今更ながら自分がもう人では無く、化け物なのだと思い知らされた。
あの日、抵抗などせずに魔王に飲まれてしまえばこんな思いをしなくて済んだのか、消えてしまえば良かったと思った時、背後から優しく抱き止められた。
「・・・もう御止め下さい・・・私では代わりには為れませんが、ずっと御傍に居りますから・・・・・ですから・・・もうそれ以上は・・・・・・・」
リトラの温もりが、俺を気遣う言葉が荒れた心を優しく包み癒してくれた。
(ああ・・・そうか・・・・・あの時とは違うんだ・・・・・・俺はもう一人じゃないんだ・・・・・リトラが居てくれる・・・・・四天王達も・・・・・・・・)
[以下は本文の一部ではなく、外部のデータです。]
===== config.mk =====
export PLATFORM = sky130hd
export DESIGN_NAME = frame_cfg_shadow_flat
export DESIGN_NICKNAME = d
export VERILOG_FILES = /design/src/rtl/frame_cfg_shadow_pkg.sv /design/src/rtl/frame_cfg_shadow_if.sv /design/src/rtl/frame_cfg_shadow_sync.sv /design/src/rtl/frame_cfg_shadow.sv /design/src/flat_wrapper.sv
export SDC_FILE = /design/constraint.sdc
export NUM_CORES = 1
export LEC_CHECK = 0
export CORE_AREA = 2 2 190 136
export DETAILED_ROUTE_END_ITERATION = 12
export DIE_AREA = 0 0 192 138
export GPL_ROUTABILITY_DRIVEN = 0
export RECOVER_POWER = 25
export SLEW_MARGIN = 20
export SYNTH_ARGS = -nofsm -noshare
export SYNTH_HDL_FRONTEND = slang
export SYNTH_HIERARCHICAL = 1
export SYNTH_SLANG_ARGS = --single-unit

===== constraint.sdc =====
create_clock -name clk -period 1.5 [get_ports clk]
set_input_delay 0.45 -clock clk [delete_from_list [all_inputs] [get_ports clk]]
set_output_delay 0.45 -clock clk [all_outputs]
set_load 0.05 [all_outputs]
`src/rtl/cpu_pkg.sv`:
```
// Shared types and constants for the fetch/dispatch controller.
// Latency: n/a (declarations only).
// Backpressure: n/a.
package cpu_pkg;

    typedef enum logic [2:0] {
        ST_IDLE,
        ST_ADDR,
        ST_MEMRD,
        ST_LOADIR,
        ST_DECODE,
        ST_DISPATCH,
        ST_WAIT,
        ST_HALTED
    } state_t;

    // Native opcode encoding. A wider OPC_W on the controller treats any
    // opcode with bits set above this width as unmapped, except all-ones,
    // which is always HALT.
    localparam int OPC_W_DEF = 4;
    typedef logic [OPC_W_DEF-1:0] opc_t;

    localparam opc_t OPC_ALU   = 4'h0;
    localparam opc_t OPC_ALUI  = 4'h1;
    localparam opc_t OPC_MOV   = 4'h2;
    localparam opc_t OPC_MOVI  = 4'h3;
    localparam opc_t OPC_STORE = 4'h4;
    localparam opc_t OPC_LOAD  = 4'h5;
    localparam opc_t OPC_HALT  = 4'hF;

    // Execution channel index; CH_NONE marks an opcode with no channel.
    typedef logic [2:0] ch_t;
    localparam ch_t CH_ALU   = 3'd0;
    localparam ch_t CH_ALUI  = 3'd1;
    localparam ch_t CH_MOV   = 3'd2;
    localparam ch_t CH_MOVI  = 3'd3;
    localparam ch_t CH_STORE = 3'd4;
    localparam ch_t CH_LOAD  = 3'd5;
    localparam ch_t CH_NONE  = 3'd7;

    function automatic ch_t opc2ch(input opc_t opc);
        ch_t ch;
        ch = CH_NONE;
        case (opc)
            OPC_ALU:   ch = CH_ALU;
            OPC_ALUI:  ch = CH_ALUI;
            OPC_MOV:   ch = CH_MOV;
            OPC_MOVI:  ch = CH_MOVI;
            OPC_STORE: ch = CH_STORE;
            OPC_LOAD:  ch = CH_LOAD;
            default:   ch = CH_NONE;
        endcase
        return ch;
    endfunction

endpackage

```
`src/rtl/tmo_counter.sv`:
```
// Per-state watchdog: counts cycles spent in a guarded state.
// Latency: expired is combinational on the (2^TMO_W-1)-th enabled cycle.
// Backpressure: none; clear has priority over enable.
// Ports: clock/reset, clear (state entry), enable (in guarded state), expired.
module tmo_counter #(
    parameter int TMO_W = 8
) (
    input  logic clock,
    input  logic reset,
    input  logic clear,
    input  logic enable,
    output logic expired
);

    // cnt_q holds the number of guarded cycles already completed, so the
    // cycle in which cnt_q == 2^TMO_W-2 is the last one allowed.
    localparam logic [TMO_W-1:0] LAST = TMO_W'((1 << TMO_W) - 2);

    logic [TMO_W-1:0] cnt_q;

    always_ff @(posedge clock or posedge reset) begin
        if (reset) begin
            cnt_q <= '0;
        end else if (clear) begin
            cnt_q <= '0;
        end else if (enable && (cnt_q != LAST)) begin
            cnt_q <= cnt_q + 1'b1;
        end
    end

    assign expired = enable && (cnt_q == LAST);

endmodule

```
`src/rtl/fetch_dispatch_unit.sv`:
```
// Fetch/decode sequencer that hands each instruction to one execution channel.
// Latency: ADDR 1 + MEMRD until MFC + LOADIR 1 + DECODE 1 + DISPATCH 1 + WAIT until done.
// Backpressure: holds in MEMRD/WAIT until MFC/done; gives up after 2^TMO_W-1 cycles.
// Ports: start/run_mode/stop control, opcode + MFC + fsm_done status in;
//        bus/memory enables, one-hot fsm_start, busy/halted, sticky errors,
//        retired-instruction count out. All outputs are registered.
module fetch_dispatch_unit
    import cpu_pkg::*;
#(
    parameter int NUM_CH = 6,
    parameter int OPC_W  = 4,
    parameter int TMO_W  = 8,
    parameter int CNT_W  = 16
) (
    input  logic              clock,
    input  logic              reset,
    input  logic              start,
    input  logic              run_mode,
    input  logic              stop,
    input  logic [OPC_W-1:0]  opcode,
    input  logic              MFC,
    input  logic [NUM_CH-1:0] fsm_done,
    output logic              EN,
    output logic              R_W,
    output logic              pc_out_en,
    output logic              pc_increment_en,
    output logic              MAR_address_in_en,
    output logic              MDR_bus_data_out_en,
    output logic              IR_in_en,
    output logic [NUM_CH-1:0] fsm_start,
    output logic              busy,
    output logic              halted,
    output logic              err_illegal,
    output logic              err_timeout,
    output logic [CNT_W-1:0]  instr_count
);

    state_t            state_q, state_d, after_retire;
    ch_t               ch_dec;
    logic [31:0]       opc_ext;
    logic [NUM_CH-1:0] dec_sel, sel_q;
    logic              is_halt, is_mapped, done_hit;
    logic              stop_q, stop_seen, busy_now;
    logic              start_acc, retire, illegal, tmo_fire;
    logic              tmo_clear, tmo_en, tmo_expired;

    // ---------------- opcode decode ----------------
    assign opc_ext = 32'(opcode);
    assign is_halt = (opcode == {OPC_W{1'b1}});

    always_comb begin
        ch_dec = CH_NONE;
        if (opc_ext[31:OPC_W_DEF] == '0) begin
            ch_dec = opc2ch(opc_ext[OPC_W_DEF-1:0]);
        end
        dec_sel = '0;
        for (int i = 0; i < NUM_CH; i++) begin
            if ((ch_dec != CH_NONE) && (int'(ch_dec) == i)) begin
                dec_sel[i] = 1'b1;
            end
        end
    end

    assign is_mapped = |dec_sel;
    // Only the dispatched channel can retire the instruction.
    assign done_hit  = |(fsm_done & sel_q);

    // ---------------- stop latch ----------------
    assign busy_now  = (state_q != ST_IDLE) && (state_q != ST_HALTED);
    // A stop raised in the retiring cycle itself must also end the run.
    assign stop_seen = stop_q | (stop & busy_now);
    assign after_retire = (run_mode && !stop_seen) ? ST_ADDR : ST_IDLE;

    // ---------------- next state ----------------
    always_comb begin
        state_d   = state_q;
        start_acc = 1'b0;
        retire    = 1'b0;
        illegal   = 1'b0;
        tmo_fire  = 1'b0;
        case (state_q)
            ST_IDLE, ST_HALTED: begin
                if (start) begin
                    state_d   = ST_ADDR;
                    start_acc = 1'b1;
                end
            end
            ST_ADDR:   state_d = ST_MEMRD;
            ST_MEMRD: begin
                if (MFC) begin
                    state_d = ST_LOADIR;
                end else if (tmo_expired) begin
                    state_d  = ST_IDLE;
                    tmo_fire = 1'b1;
                end
            end
            ST_LOADIR: state_d = ST_DECODE;
            ST_DECODE: begin
                if (is_halt) begin
                    state_d = ST_HALTED;
                    retire  = 1'b1;
                end else if (is_mapped) begin
                    state_d = ST_DISPATCH;
                end else begin
                    // Unmapped opcode: flag it and retire without executing.
                    illegal = 1'b1;
                    retire  = 1'b1;
                    state_d = after_retire;
                end
            end
            ST_DISPATCH: state_d = ST_WAIT;
            ST_WAIT: begin
                if (done_hit) begin
                    retire  = 1'b1;
                    state_d = after_retire;
                end else if (tmo_expired) begin
                    state_d  = ST_IDLE;
                    tmo_fire = 1'b1;
                end
            end
            default: state_d = ST_IDLE;
        endcase
    end

    // ---------------- watchdog ----------------
    assign tmo_clear = (state_d != state_q);
    assign tmo_en    = (state_q == ST_MEMRD) || (state_q == ST_WAIT);

    tmo_counter #(
        .TMO_W   (TMO_W)
    ) u_tmo (
        .clock   (clock),
        .reset   (reset),
        .clear   (tmo_clear),
        .enable  (tmo_en),
        .expired (tmo_expired)
    );

    // ---------------- state and bookkeeping ----------------
    always_ff @(posedge clock or posedge reset) begin
        if (reset) begin
            state_q     <= ST_IDLE;
            sel_q       <= '0;
            stop_q      <= 1'b0;
            instr_count <= '0;
            err_illegal <= 1'b0;
            err_timeout <= 1'b0;
        end else begin
            state_q <= state_d;
            if (state_q == ST_DECODE) begin
                sel_q <= dec_sel;
            end
            if (state_d == ST_IDLE) begin
                stop_q <= 1'b0;
            end else if (stop && busy_now) begin
                stop_q <= 1'b1;
            end
            if (retire) begin
                instr_count <= instr_count + 1'b1;
            end
            if (start_acc) begin
                err_illegal <= 1'b0;
                err_timeout <= 1'b0;
            end else begin
                if (illegal)  err_illegal <= 1'b1;
                if (tmo_fire) err_timeout <= 1'b1;
            end
        end
    end

    // Outputs are decoded from the next state and registered, so each one
    // lines up exactly with the state it belongs to and never glitches.
    always_ff @(posedge clock or posedge reset) begin
        if (reset) begin
            EN                  <= 1'b0;
            R_W                 <= 1'b0;
            pc_out_en           <= 1'b0;
            pc_increment_en     <= 1'b0;
            MAR_address_in_en   <= 1'b0;
            MDR_bus_data_out_en <= 1'b0;
            IR_in_en            <= 1'b0;
            fsm_start           <= '0;
            busy                <= 1'b0;
            halted              <= 1'b0;
        end else begin
            EN                  <= (state_d == ST_MEMRD);
            R_W                 <= (state_d == ST_MEMRD);
            pc_out_en           <= (state_d == ST_ADDR);
            MAR_address_in_en   <= (state_d == ST_ADDR);
            pc_increment_en     <= (state_d == ST_LOADIR);
            MDR_bus_data_out_en <= (state_d == ST_LOADIR);
            IR_in_en            <= (state_d == ST_LOADIR);
            // DISPATCH is only entered from DECODE, where dec_sel is live.
            fsm_start           <= (state_d == ST_DISPATCH) ? dec_sel : '0;
            busy                <= (state_d != ST_IDLE) && (state_d != ST_HALTED);
            halted              <= (state_d == ST_HALTED);
        end
    end

endmodule
```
「・・・すまん、リトラ・・・有難う・・・もう、大丈夫だ・・・・・・・」
俺を抱き止めるリトラの腕にそっと手を添えた。
「・・・それに、今なら仕事など選び放題ではないのですか?此方から頭を下げなくとも幾らでも言い寄ってくる者が居る筈です。先ずは迷宮のモンスター達の著作権の申請を致しましょう。かならず商品化したいと言って来る企業がやってきます」
迷宮に居るモンスターの内スライム以外は俺のデザインで名前等の設定なんかも有る。
「今やこの国にご主人様を知らぬ者など殆んど居りません、モンスターだけでなくアクアや四天王達のフィギュア化も有り得るでしょうね。これだけ有名に為ったのです、ご主人様はお好きな絵を描いてお待ちになれば良いのです」
いや、言われて見れば確かにそうなんだろうけど、釈然とし無いと言うか俺の感動を返せと言うか・・・まったく、リトラには敵わないな。
この日から俺は締め切りに追われる事の無い生活を送る事と為った。
ここまで読んで頂き有難う御座いました。